The wood structures that wouldn’t be covered by anything but hardware cloth were painted at this phase to ensure complete coverage and maximum sealing. The paint is just Rustoleum Oasis Blue spray-paint (perfect for getting into all those rough nooks and crannies in the un-sanded lumber).
Framing with initial coat of paint and some internal sheeting installed
Nest Box Framing
The nest box hangs off the side of the coop at the front where it’s easily accessed to retrieve eggs. It’s sized for 2 nests side-by-side separated by a thin plywood divider.
Sizing the box was tricky – it needs to be big enough for the chickens, but small enough that they feel “cozy”. I settled on a 12″x12″ size with a sloped roof to provide headroom. The front lip (if any) will be provided by a frame of sheeting on the inside.

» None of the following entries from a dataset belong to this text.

--- src/rtl/utf8cpd_pkg.sv ---
package utf8cpd_pkg;

   // Field widths of the stream words.
   localparam int unsigned BYTE_W      = 8;
   localparam int unsigned CP_W        = 27;
   localparam int unsigned CNT_OUT_W   = 16;
   localparam int unsigned CSR_W       = 16;
   localparam int unsigned LEFT_W      = 3;

   // Result word layout: code_point in the low bits, char_count above it,
   // zero padded to a whole number of bytes.
   localparam int unsigned RSP_CP_LSB  = 0;
   localparam int unsigned RSP_CNT_LSB = CP_W;
   localparam int unsigned RSP_USED_W  = CP_W + CNT_OUT_W;
   localparam int unsigned RSP_TDATA_W = ((RSP_USED_W + 7) / 8) * 8;
   localparam int unsigned RSP_PAD_W   = RSP_TDATA_W - RSP_USED_W;

   // Lead byte classification masks and patterns.
   localparam logic [BYTE_W-1:0] ASCII_MASK  = 8'h80;
   localparam logic [BYTE_W-1:0] LEAD2_MASK  = 8'hE0;
   localparam logic [BYTE_W-1:0] LEAD2_PAT   = 8'hC0;
   localparam logic [BYTE_W-1:0] LEAD3_MASK  = 8'hF0;
   localparam logic [BYTE_W-1:0] LEAD3_PAT   = 8'hE0;
   localparam logic [BYTE_W-1:0] LEAD4_MASK  = 8'hF8;
   localparam logic [BYTE_W-1:0] LEAD4_PAT   = 8'hF0;

   // Continuation counts left after each kind of lead byte.
   localparam logic [LEFT_W-1:0] LEFT_LEAD2  = 3'd1;
   localparam logic [LEFT_W-1:0] LEFT_LEAD3  = 3'd2;
   localparam logic [LEFT_W-1:0] LEFT_LEAD4  = 3'd3;
   localparam logic [LEFT_W-1:0] LEFT_LEAD5  = 3'd4;

   // Payload masks.
   localparam logic [BYTE_W-1:0] CONT_MASK   = 8'h3F;
   localparam logic [BYTE_W-1:0] LEAD2_PAY   = 8'h1F;
   localparam logic [BYTE_W-1:0] LEAD3_PAY   = 8'h0F;
   localparam logic [BYTE_W-1:0] LEAD4_PAY   = 8'h07;
   localparam logic [BYTE_W-1:0] LEAD5_PAY   = 8'h03;

endpackage

--- src/rtl/utf8_code_point_decoder_core.sv ---
// A result word appears on rsp_ in the cycle after the byte that completes it is taken.
// Throughput: one byte per cycle; the single output register sets this, and a byte is
// taken whenever that register is empty or is being drained in the same cycle.
// Reset (synchronous, active high) clears the decode state, the character limit and the
// output valid flag; the block takes bytes in the first cycle after reset.
module utf8_code_point_decoder_core #(
   parameter int unsigned COUNT_BITS = 16
) (
   input  logic                                  clock,
   input  logic                                  reset,
   // Configuration: most code points per string, zero means no limit.
   input  logic                                  csr_wr_en,
   input  logic [utf8cpd_pkg::CSR_W-1:0]         csr_wr_data,
   // Input bytes.
   input  logic                                  req_tvalid,
   output logic                                  req_tready,
   input  logic [utf8cpd_pkg::BYTE_W-1:0]        req_tdata,   // [7:0] in_byte
   input  logic                                  req_tlast,   // end_of_string
   // Result words.
   output logic                                  rsp_tvalid,
   input  logic                                  rsp_tready,
   output logic [utf8cpd_pkg::RSP_TDATA_W-1:0]   rsp_tdata,   // [26:0] code_point,
                                                              // [42:27] char_count, zeros above
   output logic                                  rsp_tuser,   // has_char
   output logic                                  rsp_tlast    // is_last
);

   // The limit compare runs at the wider of the counter and the register.
   localparam int unsigned CMP_W = (COUNT_BITS > utf8cpd_pkg::CSR_W) ?
                                   COUNT_BITS : utf8cpd_pkg::CSR_W;
   localparam int unsigned OUT_W = (COUNT_BITS > utf8cpd_pkg::CNT_OUT_W) ?
                                   COUNT_BITS : utf8cpd_pkg::CNT_OUT_W;

   // Decode state for the string in progress.
   logic [utf8cpd_pkg::LEFT_W-1:0]    left_ff, left_in;
   logic [utf8cpd_pkg::CP_W-1:0]      acc_ff, acc_in;
   logic [COUNT_BITS-1:0]             count_ff, count_in;
   logic                              halted_ff, halted_in;
   logic [utf8cpd_pkg::CSR_W-1:0]     max_chars_ff;

   // Output register.
   logic                              rsp_valid_ff;
   logic [utf8cpd_pkg::CP_W-1:0]      rsp_cp_ff, rsp_cp_in;
   logic [utf8cpd_pkg::CNT_OUT_W-1:0] rsp_cnt_ff, rsp_cnt_in;
   logic                              rsp_has_ff, rsp_last_ff;

   logic                              take;
   logic                              have;
   logic                              emit;
   logic                              limit_hit;
   logic [CMP_W-1:0]                  count_cmp;
   logic [CMP_W-1:0]                  max_cmp;
   logic [OUT_W-1:0]                  count_out;
   logic [utf8cpd_pkg::BYTE_W-1:0]    b;

   // A byte is taken when the output register is free now or frees this cycle.
   assign req_tready = !rsp_valid_ff || rsp_tready;
   assign take       = req_tvalid && req_tready;
   assign b          = req_tdata;

   assign count_cmp = CMP_W'(count_ff);
   assign max_cmp   = CMP_W'(max_chars_ff);
   assign limit_hit = (max_chars_ff != '0) && (count_cmp >= max_cmp);

   // Byte decode. A lead byte is due when no continuation bytes are pending; the
   // limit is checked only there, so the limit never cuts off a sequence in flight.
   always_comb begin
      left_in   = left_ff;
      acc_in    = acc_ff;
      halted_in = halted_ff;
      have      = 1'b0;
      rsp_cp_in = '0;
      if (!halted_ff) begin
         if (left_ff == '0) begin
            if (limit_hit) begin
               halted_in = 1'b1;
            end else if ((b & utf8cpd_pkg::ASCII_MASK) == '0) begin
               have      = 1'b1;
               rsp_cp_in = utf8cpd_pkg::CP_W'(b);
            end else if ((b & utf8cpd_pkg::LEAD2_MASK) == utf8cpd_pkg::LEAD2_PAT) begin
               left_in = utf8cpd_pkg::LEFT_LEAD2;
               acc_in  = utf8cpd_pkg::CP_W'(b & utf8cpd_pkg::LEAD2_PAY);
            end else if ((b & utf8cpd_pkg::LEAD3_MASK) == utf8cpd_pkg::LEAD3_PAT) begin
               left_in = utf8cpd_pkg::LEFT_LEAD3;
               acc_in  = utf8cpd_pkg::CP_W'(b & utf8cpd_pkg::LEAD3_PAY);
            end else if ((b & utf8cpd_pkg::LEAD4_MASK) == utf8cpd_pkg::LEAD4_PAT) begin
               left_in = utf8cpd_pkg::LEFT_LEAD4;
               acc_in  = utf8cpd_pkg::CP_W'(b & utf8cpd_pkg::LEAD4_PAY);
            end else begin
               // Stray continuation bytes and 11111xxx start a five-byte sequence.
               left_in = utf8cpd_pkg::LEFT_LEAD5;
               acc_in  = utf8cpd_pkg::CP_W'(b & utf8cpd_pkg::LEAD5_PAY);
            end
         end else begin
            // Continuation bytes contribute their low six bits; the top bits
            // are not checked. The oldest bits fall off the top.
            acc_in  = {acc_ff[utf8cpd_pkg::CP_W-7:0], b[5:0]};
            left_in = left_ff - 1'b1;
            if (left_ff == utf8cpd_pkg::LEFT_W'(1)) begin
               have      = 1'b1;
               rsp_cp_in = acc_in;
            end
         end
      end
   end

   // The emitted count saturates at its full range.
   always_comb begin
      count_in = count_ff;
      if (have && (count_ff != '1)) begin
         count_in = count_ff + 1'b1;
      end
   end

   // The reported count saturates at the width of the result field.
   assign count_out  = OUT_W'(count_in);
   assign rsp_cnt_in = (count_out > OUT_W'({utf8cpd_pkg::CNT_OUT_W{1'b1}})) ?
                       '1 : count_out[utf8cpd_pkg::CNT_OUT_W-1:0];

   // Every completed code point gives a word, and so does the last byte of a string.
   assign emit = have || req_tlast;

   always_ff @(posedge clock) begin
      if (reset) begin
         left_ff      <= '0;
         acc_ff       <= '0;
         count_ff     <= '0;
         halted_ff    <= 1'b0;
         max_chars_ff <= '0;
         rsp_valid_ff <= 1'b0;
      end else begin
         if (csr_wr_en) begin
            max_chars_ff <= csr_wr_data;
         end
         if (take) begin
            if (req_tlast) begin
               // The end of a string drops any partial sequence and clears the count and the halt.
               left_ff   <= '0;
               acc_ff    <= '0;
               count_ff  <= '0;
               halted_ff <= 1'b0;
            end else begin
               left_ff   <= left_in;
               acc_ff    <= acc_in;
               count_ff  <= count_in;
               halted_ff <= halted_in;
            end
            rsp_valid_ff <= emit;
         end else if (rsp_tready) begin
            rsp_valid_ff <= 1'b0;
         end
      end
   end

   // Result payload; loaded only with a word that is going out.
   always_ff @(posedge clock) begin
      if (take && emit) begin
         rsp_cp_ff   <= rsp_cp_in;
         rsp_cnt_ff  <= rsp_cnt_in;
         rsp_has_ff  <= have;
         rsp_last_ff <= req_tlast;
      end
   end

   assign rsp_tvalid = rsp_valid_ff;
   assign rsp_tdata  = {{utf8cpd_pkg::RSP_PAD_W{1'b0}}, rsp_cnt_ff, rsp_cp_ff};
   assign rsp_tuser  = rsp_has_ff;
   assign rsp_tlast  = rsp_last_ff;

endmodule

--- config.mk ---
export PLATFORM = sky130hd
export DESIGN_NAME = utf8_code_point_decoder_core
export DESIGN_NICKNAME = d
export VERILOG_FILES = /design/src/rtl/utf8cpd_pkg.sv /design/src/rtl/utf8_code_point_decoder_core.sv
export SDC_FILE = /design/constraint.sdc
export NUM_CORES = 1
export LEC_CHECK = 0
export CORE_AREA = 2 2 81 122
export CTS_BUF_LIST = sky130_fd_sc_hd__clkbuf_8 sky130_fd_sc_hd__clkbuf_16
export DETAILED_ROUTE_END_ITERATION = 16
export DIE_AREA = 0 0 83 124
export DONT_BUFFER_PORTS = 1
export PLACE_DENSITY = 0.76
export SYNTH_ARGS = -nofsm -noshare
export SYNTH_HDL_FRONTEND = slang
export SYNTH_SLANG_ARGS = --single-unit
--- constraint.sdc ---
create_clock -name clock -period 9.5 [get_ports clock]
set_input_delay 1.425 -clock clock [delete_from_list [all_inputs] [get_ports clock]]
set_output_delay 1.425 -clock clock [all_outputs]
set_load 0.02 [all_outputs]
==> results of run 1 <==
layout by cell type (no fill, tap or decap), drive strengths merged, types with 4 or more instances in the layout:
cell,count
nand2b,4
inv,28
nor2,31
nand3,11
xnor2,10
edfxtp,45
a31oi,16
a21oi,19
nand4,8
o21a,4
nor4,5
o211ai,13
nor3,5
clkbuf,10
dfxtp,58
or4,12
o21ai,8
and2,29
nand2,36
mux2i,16
xor2,4
conb,5
a22o,20
and3,4
ha,20
layer usage:
layer | GRT usage | share of wire
met1 | 0.2346 | 0.41
met2 | 0.3775 | 0.51
met3 | 0.04440 | 0.050
met4 | 0.09631 | 0.028
met5 | 0 | 0
through the flow:
stage	utilization	area, µm²	instances
after global placement	0.5444	5009	554
after global routing	0.5757	5296	570
after detailed placement	0.5444	5009	554
after CTS	0.5757	5296	570
final	0.5757	5296	570
after floorplan	-	4984	466
registers in the layout (all words and copies together), names as in the netlist:
name,count
acc_ff,21
count_cmp,16
halted_ff,1
left_ff,3
max_chars_ff,16
rsp_cnt_ff,16
rsp_cp_ff,27
rsp_tlast,1
rsp_tuser,1
rsp_tvalid,1
power by group through the flow:
stage | clock, µW | sequential, µW | combinational (µW)
3_5_place_dp | 0 | 522 | 73.0
4_1_cts | 356 | 512 | 73.7
5_1_grt | 371 | 513 | 80.9
6_report | 350 | 511 | 73.4
3_3_place_gp | 0 | 521 | 70.0
2_1_floorplan | 0 | 519 | 68.3
how the worst max path moves through the flow:
stage                               from                          end  cells after the start
6_report       count_cmp[0]$_SDFFE_PP0P_      rsp_cnt_ff[5]$_DFFE_PP_                      9
5_1_grt        count_cmp[9]$_SDFFE_PP0P_      rsp_cnt_ff[6]$_DFFE_PP_                      8
4_1_cts                       rsp_tready  rsp_cp_ff[21]$_SDFFCE_PP0P_                      4
3_5_place_dp                  rsp_tready  rsp_cp_ff[18]$_SDFFCE_PP0P_                      4
3_3_place_gp                  rsp_tready  rsp_cp_ff[24]$_SDFFCE_PP0P_                      4
2_1_floorplan               req_tdata[7]      rsp_cnt_ff[0]$_DFFE_PP_                      4
logic make-up (layout without fill, tap and decap cells):
kind of cell	count (synthesis)	after routing	synth area share
AO/OA/AOI/OAI	99	99	0.1594
XOR/XNOR	14	14	0.02468
adder cells (fa/ha/maj)	20	20	0.05037
buffers and inverters	52	44	0.05213
flip-flops	103	103	0.5057
multiplexers	16	16	0.03223
other	1	5	0.0007548
AND/OR/NAND/NOR	157	157	0.1748
layout make-up:
type                            instances  area (µm²)  area share
Sequential cell                       103        2512      0.4744
Multi-Input combinational cell        311        2240      0.4229
Clock buffer                           10       250.2     0.04725
Tap cell                              112       140.1     0.02646
Inverter                               25       93.84     0.01772
Clock inverter                          6       37.54    0.007087
Timing Repair Buffer                    3       22.52    0.004252
critical path, stage by stage (launching register included):
cell and delay [ns]:
dfxtp_1 0.41, inv_1 0.12, ha_1 0.28, nand2b_4 0.15
a2111oi_4 0.39, o31ai_4 0.16, or3_4 0.40, a21oi_1 0.78
nand3_1 0.19, xnor2_1 0.17
==> results.txt, run 1 <==
* Worst-Margin Slew: between 0.9 and 1 ns
- Vias per Instance: 6.088
- Aggregate negative setup slack: 0 ns
* Worst slew margin relative to its limit: 0.3422
- Synthesized netlist cell count: around 460
- Post-detailed-routing wire length: roughly 10 mm
* Starting utilization of the core area: 0.5401
- The analysis attributes to cell leakage a power of 0.001936 µW.
- The core region is 9200 µm².
- The count of buffers added on input and output ports is 0.
- Hpwl dp: 7.488 mm
- Of the post-synthesis cell area, the dominant cell type holds 0.2720.
* Synth area leader: edfxtp_1
* Pre-CTS setup slack: 5.837 ns
- Post-synthesis cell area: 4969 µm²
- Summing over every cut layer, the via total after detailed routing is between 3000 and 4000.
* Per-cell routed wire length: 18.28 µm
- After floorplanning, the core was divided into between 40 and 50 placement rows.
* Length of the first detailed-routing pass in iterations: 5
- The initial antenna violation count came to 0.
* Gpl congestion: 0.9414
- Insertion delay of the later-clocked pin in the worst-skew pair: 0.34 ns
- Counting distinct cell types in the post-synthesis netlist gives 57.
* FFs w/ async S/R, synth: 0
- Cell internal power was estimated by the tool at 701.0 µW.
* Worst path arrival time: 3.39 ns
- After filler insertion, the fill cell instance count of the layout stands at approximately 760.
- Antenna-violating nets left: 0
* Peak fanout along the critical path: 11
* Register bit count reported by yosys: roughly 100
- The tree is rooted in a clkbuf_16.
* Die X: ~83 µm
* Die Ht: around 120 µm
* Count of flip-flops with a built-in enable after synthesis: between 40 and 50
* Post-Route Skew: 0.006496 ns
- The Yosys step of the flow raised 0 warnings.
* Ratio of final minimum period to clock period: 0.3470
- Of the total power, combinational logic draws 0.079.
- STA classifies the critical path startpoint as a register.
- Nets: slightly above 500
* Hold slack: 0.4714 ns
* Area of the die: around 10000 µm²
- Startpoint of the lowest-slack register-to-register path: count_cmp[0]$_SDFFE_PP0P_
* Worst reg2reg path endpoint: rsp_cnt_ff[5]$_DFFE_PP_
- Worst Hold Depth: 1
* Post-cts hold buffer count: 0
* Number of gates resized after cts: 0
* Worst setup slack for register-to-register paths: 6.20 ns
- The run finished with clean final reports.
- Power density over the cells: 176.5 nW/µm²
- Compared with the post-synthesis result, the final layout area differs by 6.598%.
- By area the synthesized netlist is led by edfxtp_1, dfxtp_1, ha_1, and2_1, a22o_1.
- Wire length of the first global-routing pass: about 17 mm
- In this run the count of I/O pins placed on the die edge is just over 80.
* Crit path capture type: register
* Setup Buffers After CTS: 0
- The worst path meets setup with 6.203 ns of slack.
* Starting DRC count in detailed routing: ~190
- # H-tree levels: 3
- Tot GR Track Use: 0.2082
* Launch point of the worst hold path: acc_ff[15]$_SDFFE_PP0P_
- Proportion of synthesized chip area in sequential cells: 0.5057
* Pwr Total: 934.6 µW
- Switching power: 233.6 µW
- Critical path required time: 9.59 ns
- Subtracting the final worst setup slack from the clock period gives ~3.3 ns.
* Count of final hold-check violations: 0
- The number of cells on the worst reg-to-reg path is 9.
* Clock Sinks: 103
- The critical path in this run is classified as reg2reg.
- The number of global-route vias before repair is 3451.
- 0 antenna diodes ended up in the layout.
* Maximum number of pins on one net before global-route repair: 43
* Worst hold path class: reg2reg
- Setup violations remaining at the end of the flow were counted as 0.
- # DRC: 0
* Endpoint of the worst hold-timing path: acc_ff[15]$_SDFFE_PP0P_
* TritonCTS buffer count: 9
- The max-slew violation total from the final report came to 0.
- Yosys instantiated no cell more often than dfxtp_1.
* Clock-pin transition on the worst setup and hold timing paths: 0.07 ns
- Predominant post-synthesis flop cell: dfxtp_1
- Across the VDD grid, the largest voltage drop is 0.1371 mV.
- Layout cells sized above 1: 0.08515
- Most numerous cell types in the synthesized netlist: dfxtp_1, edfxtp_1, nand2_1
- TritonCTS clock tree: yes
- After global routing the overflow that remains totals 0.
- The tool flagged a number of max-cap violations equal to 0.
- Highest achievable clock rate: 0.3033 GHz
* Number of buffers between clock root and the deepest sink: 2
- Relative contribution of sequential cells to total power: 0.547
* Mapped Avg Cell Area: approximately 11 µm²
- The share of total power dissipated in the clock network is 0.375.
- Of the total power, the share spent switching nets is 0.2499.
- Unrepaired setup endpoints after global routing: false
No activity file was read; power rests on OpenSTA's default activity.
==> run 2: changes to the inputs <==
- ABC_AREA: not set -> 1
- CORE_AREA: 2 2 81 122 -> 2 2 82 123
- DIE_AREA: 0 0 83 124 -> 0 0 84 125
- PLACE_DENSITY: 0.76 -> 0.78
- clock period: 9.5 -> 2.68 ns (I/O delays scaled with it)
==> run 2 against run 1 <==
Compared with the run above:
- critical endpoint is now rsp_cnt_ff[0]$_DFFE_PP_
- clock power rose to 3.9 times the previous value
- power rose to 4.1 times the previous value
- critical path type unchanged
- maximum frequency grew 33%
- synthesized area up 1.2%
- register-to-register slack got worse by 6.0 ns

Partially completed nesting box framing
Insulation
Since we’re in New England, retention of heat inside the coop is going to be critical – but our summers can be hot so keeping providing ventilation options is also important. Furthermore, humidity inside the coop can be a problem in the winter so year-round ventilation is a must – but how much?
I settled on insulating the walls, leaving the inside unfinished (so the wood can act as a moisture buffer), and designing flexible openings. The “human door” to the coop proper, for example, is not hinged but interchangeable so I can create summer and winder doors to control ventilation based on season. None of this really matters at this point, I mention it to understand why I needed to install insulation in the walls.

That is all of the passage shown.